(Data records)
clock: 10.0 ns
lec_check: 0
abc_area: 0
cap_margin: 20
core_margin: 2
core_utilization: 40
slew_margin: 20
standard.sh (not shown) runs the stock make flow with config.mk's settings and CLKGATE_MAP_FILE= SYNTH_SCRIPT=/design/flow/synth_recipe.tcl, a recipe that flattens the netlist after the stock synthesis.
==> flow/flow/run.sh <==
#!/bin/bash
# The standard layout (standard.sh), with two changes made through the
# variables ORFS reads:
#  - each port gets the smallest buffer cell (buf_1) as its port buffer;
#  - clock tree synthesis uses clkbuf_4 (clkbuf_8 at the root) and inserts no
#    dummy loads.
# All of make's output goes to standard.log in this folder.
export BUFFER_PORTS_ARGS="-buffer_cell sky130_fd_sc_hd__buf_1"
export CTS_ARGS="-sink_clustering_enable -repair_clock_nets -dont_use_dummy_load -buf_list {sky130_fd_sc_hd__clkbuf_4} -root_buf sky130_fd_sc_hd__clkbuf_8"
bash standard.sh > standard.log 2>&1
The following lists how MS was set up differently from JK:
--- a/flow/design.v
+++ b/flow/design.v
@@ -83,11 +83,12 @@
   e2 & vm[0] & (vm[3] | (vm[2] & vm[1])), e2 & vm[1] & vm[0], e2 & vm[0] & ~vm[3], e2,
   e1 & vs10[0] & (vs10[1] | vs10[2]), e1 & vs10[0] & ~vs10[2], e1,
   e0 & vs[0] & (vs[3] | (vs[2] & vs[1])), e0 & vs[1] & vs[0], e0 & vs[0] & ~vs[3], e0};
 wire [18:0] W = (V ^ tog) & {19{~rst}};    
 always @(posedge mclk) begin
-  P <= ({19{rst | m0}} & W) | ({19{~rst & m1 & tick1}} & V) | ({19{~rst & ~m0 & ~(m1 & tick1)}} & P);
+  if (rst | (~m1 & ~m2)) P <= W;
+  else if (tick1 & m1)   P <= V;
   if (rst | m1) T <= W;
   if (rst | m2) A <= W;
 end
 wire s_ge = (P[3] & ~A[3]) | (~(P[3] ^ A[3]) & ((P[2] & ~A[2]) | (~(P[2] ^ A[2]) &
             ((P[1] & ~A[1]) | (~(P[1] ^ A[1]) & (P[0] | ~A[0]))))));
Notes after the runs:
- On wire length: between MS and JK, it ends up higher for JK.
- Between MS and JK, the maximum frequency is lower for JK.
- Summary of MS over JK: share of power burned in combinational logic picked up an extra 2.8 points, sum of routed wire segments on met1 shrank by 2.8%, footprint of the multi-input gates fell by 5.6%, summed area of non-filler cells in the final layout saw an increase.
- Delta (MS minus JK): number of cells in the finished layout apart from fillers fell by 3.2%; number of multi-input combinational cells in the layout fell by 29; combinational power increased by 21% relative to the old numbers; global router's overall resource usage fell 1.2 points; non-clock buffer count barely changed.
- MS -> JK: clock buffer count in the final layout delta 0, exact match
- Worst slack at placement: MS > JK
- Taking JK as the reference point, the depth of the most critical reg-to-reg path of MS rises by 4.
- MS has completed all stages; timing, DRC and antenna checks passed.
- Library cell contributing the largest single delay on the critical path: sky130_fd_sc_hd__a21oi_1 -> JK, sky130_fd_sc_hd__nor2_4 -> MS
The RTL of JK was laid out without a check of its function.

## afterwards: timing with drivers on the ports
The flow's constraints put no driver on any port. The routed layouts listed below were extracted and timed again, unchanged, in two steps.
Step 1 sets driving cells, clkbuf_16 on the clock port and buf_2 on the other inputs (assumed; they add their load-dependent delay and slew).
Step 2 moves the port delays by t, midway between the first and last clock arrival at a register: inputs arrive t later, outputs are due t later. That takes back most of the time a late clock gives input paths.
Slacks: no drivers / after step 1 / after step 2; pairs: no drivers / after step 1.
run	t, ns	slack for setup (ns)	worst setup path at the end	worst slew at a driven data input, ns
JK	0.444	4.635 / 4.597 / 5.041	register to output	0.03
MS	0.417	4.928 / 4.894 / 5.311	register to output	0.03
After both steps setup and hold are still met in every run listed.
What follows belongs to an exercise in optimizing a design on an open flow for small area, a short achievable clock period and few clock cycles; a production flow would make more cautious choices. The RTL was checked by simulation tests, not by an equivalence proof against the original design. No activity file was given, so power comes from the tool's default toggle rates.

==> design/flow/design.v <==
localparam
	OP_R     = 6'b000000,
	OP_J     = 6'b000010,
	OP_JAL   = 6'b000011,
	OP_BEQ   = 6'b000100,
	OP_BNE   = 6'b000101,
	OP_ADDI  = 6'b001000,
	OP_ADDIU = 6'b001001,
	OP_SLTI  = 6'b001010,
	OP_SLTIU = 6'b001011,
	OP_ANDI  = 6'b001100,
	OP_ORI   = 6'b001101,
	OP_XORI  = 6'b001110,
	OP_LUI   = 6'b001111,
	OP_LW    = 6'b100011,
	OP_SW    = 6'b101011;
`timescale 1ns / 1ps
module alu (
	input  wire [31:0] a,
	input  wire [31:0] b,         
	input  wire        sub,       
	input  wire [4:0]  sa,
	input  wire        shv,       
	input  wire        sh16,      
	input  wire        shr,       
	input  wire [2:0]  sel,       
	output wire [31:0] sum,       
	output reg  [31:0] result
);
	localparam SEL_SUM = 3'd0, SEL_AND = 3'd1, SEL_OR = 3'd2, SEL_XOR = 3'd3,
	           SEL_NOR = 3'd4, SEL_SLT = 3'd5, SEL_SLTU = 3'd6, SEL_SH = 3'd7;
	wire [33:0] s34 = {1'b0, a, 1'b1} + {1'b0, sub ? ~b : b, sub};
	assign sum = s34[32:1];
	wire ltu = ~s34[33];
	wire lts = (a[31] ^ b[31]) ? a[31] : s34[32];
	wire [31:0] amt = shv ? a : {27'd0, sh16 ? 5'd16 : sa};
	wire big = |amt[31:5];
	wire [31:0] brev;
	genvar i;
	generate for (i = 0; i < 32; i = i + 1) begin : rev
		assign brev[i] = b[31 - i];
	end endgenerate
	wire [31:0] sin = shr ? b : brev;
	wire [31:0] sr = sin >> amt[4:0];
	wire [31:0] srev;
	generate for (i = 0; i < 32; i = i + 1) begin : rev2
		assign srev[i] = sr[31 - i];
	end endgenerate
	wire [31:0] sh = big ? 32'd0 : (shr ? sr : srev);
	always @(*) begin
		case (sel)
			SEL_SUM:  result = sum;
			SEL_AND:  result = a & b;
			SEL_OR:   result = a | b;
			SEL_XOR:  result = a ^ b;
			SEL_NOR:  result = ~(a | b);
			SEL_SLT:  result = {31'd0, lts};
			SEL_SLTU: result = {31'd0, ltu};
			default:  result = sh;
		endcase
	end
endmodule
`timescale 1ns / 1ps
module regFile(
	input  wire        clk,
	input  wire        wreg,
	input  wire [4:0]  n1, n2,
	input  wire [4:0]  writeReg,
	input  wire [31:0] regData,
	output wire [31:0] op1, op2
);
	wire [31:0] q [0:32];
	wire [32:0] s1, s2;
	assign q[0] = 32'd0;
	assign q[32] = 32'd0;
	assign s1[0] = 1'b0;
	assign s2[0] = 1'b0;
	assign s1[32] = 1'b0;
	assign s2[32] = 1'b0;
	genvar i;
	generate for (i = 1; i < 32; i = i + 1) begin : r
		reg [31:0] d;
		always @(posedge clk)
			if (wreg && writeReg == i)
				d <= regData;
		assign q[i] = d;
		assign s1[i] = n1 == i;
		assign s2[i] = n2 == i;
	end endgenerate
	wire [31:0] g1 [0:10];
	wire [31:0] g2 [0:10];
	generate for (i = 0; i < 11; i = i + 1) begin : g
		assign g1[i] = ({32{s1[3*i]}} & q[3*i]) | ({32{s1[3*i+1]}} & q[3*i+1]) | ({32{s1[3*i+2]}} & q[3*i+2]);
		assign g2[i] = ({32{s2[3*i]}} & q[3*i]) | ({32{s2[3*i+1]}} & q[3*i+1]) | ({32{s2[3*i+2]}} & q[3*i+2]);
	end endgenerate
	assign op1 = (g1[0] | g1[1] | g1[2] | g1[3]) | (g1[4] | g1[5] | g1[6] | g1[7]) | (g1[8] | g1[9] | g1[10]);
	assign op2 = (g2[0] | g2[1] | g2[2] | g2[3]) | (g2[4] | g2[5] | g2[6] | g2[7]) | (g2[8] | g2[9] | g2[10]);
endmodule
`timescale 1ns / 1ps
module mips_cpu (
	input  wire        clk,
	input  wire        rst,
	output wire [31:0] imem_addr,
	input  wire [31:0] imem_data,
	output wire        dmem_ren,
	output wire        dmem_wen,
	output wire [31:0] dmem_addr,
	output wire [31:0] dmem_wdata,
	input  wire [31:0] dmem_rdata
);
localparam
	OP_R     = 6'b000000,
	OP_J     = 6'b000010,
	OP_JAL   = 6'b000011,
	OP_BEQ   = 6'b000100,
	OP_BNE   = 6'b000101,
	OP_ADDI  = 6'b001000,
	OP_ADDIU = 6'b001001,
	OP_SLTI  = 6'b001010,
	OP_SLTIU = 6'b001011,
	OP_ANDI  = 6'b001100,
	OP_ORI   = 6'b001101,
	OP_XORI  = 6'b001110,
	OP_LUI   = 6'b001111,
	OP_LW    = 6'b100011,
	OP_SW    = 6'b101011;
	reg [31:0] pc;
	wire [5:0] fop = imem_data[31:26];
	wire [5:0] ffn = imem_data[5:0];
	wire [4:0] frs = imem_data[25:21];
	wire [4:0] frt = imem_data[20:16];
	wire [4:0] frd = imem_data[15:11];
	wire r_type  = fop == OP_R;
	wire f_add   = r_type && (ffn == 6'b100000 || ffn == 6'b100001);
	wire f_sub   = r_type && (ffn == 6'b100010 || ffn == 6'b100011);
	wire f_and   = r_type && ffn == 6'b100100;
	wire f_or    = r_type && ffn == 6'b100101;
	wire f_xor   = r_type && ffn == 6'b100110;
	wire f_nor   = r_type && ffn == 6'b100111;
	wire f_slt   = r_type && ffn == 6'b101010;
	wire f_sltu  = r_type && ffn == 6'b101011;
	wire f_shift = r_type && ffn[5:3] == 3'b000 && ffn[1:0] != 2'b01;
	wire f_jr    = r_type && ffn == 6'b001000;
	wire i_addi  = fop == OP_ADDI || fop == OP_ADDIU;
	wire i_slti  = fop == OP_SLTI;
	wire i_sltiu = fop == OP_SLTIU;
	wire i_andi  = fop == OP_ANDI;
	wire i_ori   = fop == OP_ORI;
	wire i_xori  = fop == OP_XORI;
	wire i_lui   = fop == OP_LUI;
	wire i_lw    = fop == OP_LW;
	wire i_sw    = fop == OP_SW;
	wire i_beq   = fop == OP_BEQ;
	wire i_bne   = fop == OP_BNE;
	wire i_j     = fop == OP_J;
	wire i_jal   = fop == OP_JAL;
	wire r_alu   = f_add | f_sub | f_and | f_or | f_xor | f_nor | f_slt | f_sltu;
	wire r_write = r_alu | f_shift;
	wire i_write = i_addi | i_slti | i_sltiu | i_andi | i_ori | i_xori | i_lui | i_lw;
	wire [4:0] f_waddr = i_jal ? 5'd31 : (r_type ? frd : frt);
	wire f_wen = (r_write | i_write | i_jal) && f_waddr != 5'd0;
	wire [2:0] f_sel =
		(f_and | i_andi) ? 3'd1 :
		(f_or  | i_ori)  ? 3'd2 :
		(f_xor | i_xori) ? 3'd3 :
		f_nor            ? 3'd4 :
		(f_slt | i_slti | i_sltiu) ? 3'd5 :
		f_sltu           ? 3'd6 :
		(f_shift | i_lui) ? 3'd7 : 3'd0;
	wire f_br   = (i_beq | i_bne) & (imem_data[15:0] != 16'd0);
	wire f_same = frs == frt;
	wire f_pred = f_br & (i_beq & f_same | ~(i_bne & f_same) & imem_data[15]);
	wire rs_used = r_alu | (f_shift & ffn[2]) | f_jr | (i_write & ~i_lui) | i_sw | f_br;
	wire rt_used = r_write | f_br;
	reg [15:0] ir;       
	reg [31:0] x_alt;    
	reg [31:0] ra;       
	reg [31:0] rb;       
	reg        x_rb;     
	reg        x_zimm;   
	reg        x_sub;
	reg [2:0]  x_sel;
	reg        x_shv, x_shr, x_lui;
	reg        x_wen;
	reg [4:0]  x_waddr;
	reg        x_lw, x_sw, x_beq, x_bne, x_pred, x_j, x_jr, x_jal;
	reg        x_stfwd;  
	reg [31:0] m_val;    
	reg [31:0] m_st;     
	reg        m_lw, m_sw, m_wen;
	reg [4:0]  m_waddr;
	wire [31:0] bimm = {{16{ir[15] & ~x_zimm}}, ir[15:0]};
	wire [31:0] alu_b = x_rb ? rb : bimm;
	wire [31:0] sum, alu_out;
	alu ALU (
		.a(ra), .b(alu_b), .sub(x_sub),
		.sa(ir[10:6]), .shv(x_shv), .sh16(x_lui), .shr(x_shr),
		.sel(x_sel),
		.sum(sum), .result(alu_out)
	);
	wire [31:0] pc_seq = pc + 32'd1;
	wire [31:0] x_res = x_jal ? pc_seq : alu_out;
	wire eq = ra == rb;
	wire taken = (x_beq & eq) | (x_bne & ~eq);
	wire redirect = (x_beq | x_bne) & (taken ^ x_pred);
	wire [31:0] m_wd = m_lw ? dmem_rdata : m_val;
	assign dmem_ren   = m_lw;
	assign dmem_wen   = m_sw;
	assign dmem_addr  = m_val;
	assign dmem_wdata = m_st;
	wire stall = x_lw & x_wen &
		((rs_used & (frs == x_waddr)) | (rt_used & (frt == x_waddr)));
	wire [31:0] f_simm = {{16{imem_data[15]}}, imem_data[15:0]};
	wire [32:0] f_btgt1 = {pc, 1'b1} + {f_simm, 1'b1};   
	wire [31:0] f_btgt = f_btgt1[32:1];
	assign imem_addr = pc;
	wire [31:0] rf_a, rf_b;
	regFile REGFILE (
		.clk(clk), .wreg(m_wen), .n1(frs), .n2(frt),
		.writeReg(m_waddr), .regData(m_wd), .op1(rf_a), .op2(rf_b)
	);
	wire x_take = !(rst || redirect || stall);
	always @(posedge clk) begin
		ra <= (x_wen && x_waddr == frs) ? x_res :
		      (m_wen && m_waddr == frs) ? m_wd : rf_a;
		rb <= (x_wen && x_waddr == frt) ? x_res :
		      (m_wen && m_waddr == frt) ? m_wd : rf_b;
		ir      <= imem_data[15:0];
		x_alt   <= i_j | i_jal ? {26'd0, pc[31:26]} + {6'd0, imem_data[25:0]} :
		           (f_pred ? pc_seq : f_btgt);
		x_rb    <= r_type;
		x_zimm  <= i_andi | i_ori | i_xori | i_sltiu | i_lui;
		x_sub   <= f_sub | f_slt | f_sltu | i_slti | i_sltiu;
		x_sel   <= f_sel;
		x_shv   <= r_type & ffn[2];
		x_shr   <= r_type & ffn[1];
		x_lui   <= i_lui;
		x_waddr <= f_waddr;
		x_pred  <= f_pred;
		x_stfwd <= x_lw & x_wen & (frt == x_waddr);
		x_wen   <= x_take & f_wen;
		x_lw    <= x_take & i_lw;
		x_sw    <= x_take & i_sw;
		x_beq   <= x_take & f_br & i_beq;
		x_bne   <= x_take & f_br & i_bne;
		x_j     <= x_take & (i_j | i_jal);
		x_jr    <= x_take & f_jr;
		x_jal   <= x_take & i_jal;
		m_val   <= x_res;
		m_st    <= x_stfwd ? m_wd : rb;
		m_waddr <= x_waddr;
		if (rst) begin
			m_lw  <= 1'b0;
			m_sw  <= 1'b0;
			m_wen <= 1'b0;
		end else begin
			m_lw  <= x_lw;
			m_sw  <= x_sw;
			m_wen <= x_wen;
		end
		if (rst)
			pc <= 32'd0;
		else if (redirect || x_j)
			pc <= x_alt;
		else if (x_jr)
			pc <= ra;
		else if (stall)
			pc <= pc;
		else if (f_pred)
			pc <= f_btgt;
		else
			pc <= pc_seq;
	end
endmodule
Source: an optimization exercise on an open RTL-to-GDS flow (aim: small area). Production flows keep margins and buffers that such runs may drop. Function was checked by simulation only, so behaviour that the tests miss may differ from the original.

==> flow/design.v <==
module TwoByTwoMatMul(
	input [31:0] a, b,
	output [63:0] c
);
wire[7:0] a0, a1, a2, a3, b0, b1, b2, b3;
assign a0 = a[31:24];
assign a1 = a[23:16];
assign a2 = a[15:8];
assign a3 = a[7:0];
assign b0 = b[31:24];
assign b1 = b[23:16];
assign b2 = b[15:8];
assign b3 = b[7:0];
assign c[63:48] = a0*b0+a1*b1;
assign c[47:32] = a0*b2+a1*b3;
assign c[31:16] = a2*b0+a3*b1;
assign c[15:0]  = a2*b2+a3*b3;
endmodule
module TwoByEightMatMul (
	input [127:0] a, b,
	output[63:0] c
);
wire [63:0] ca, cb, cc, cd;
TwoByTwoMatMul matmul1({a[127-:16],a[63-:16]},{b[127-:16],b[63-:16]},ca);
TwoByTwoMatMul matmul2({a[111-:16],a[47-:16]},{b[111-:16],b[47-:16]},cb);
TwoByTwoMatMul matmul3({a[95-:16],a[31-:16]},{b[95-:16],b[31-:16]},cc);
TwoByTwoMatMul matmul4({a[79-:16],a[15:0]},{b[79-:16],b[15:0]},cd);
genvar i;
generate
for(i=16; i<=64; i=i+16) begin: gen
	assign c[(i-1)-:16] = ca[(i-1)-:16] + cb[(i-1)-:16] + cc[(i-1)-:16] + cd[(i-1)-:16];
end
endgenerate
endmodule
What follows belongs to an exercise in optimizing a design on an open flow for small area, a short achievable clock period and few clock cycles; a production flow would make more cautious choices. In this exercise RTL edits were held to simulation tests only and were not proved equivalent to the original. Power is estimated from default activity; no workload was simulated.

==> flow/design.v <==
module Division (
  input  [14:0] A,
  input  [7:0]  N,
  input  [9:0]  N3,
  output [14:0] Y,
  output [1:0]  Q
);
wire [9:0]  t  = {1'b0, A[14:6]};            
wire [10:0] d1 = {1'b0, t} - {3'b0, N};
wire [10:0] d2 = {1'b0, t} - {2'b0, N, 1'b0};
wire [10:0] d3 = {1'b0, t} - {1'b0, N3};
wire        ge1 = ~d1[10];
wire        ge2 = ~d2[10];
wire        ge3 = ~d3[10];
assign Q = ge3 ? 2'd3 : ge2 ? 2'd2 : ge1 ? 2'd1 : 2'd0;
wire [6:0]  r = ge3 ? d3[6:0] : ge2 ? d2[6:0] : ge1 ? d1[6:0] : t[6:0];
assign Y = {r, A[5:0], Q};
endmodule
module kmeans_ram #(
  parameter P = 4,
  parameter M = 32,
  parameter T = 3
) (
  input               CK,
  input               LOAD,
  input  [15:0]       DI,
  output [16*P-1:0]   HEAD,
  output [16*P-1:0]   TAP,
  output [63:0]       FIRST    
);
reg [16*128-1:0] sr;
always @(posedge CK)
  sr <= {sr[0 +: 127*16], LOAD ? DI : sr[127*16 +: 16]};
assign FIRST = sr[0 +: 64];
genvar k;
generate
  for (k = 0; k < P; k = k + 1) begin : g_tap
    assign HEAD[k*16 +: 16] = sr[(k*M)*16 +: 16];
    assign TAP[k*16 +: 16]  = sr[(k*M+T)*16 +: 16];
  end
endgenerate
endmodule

> [Work to be completed]: What lines above hold the word "drivers"? Pull each one out.

> [Written reply]:
## afterwards: timing with drivers on the ports
Slacks: no drivers / after step 1 / after step 2; pairs: no drivers / after step 1.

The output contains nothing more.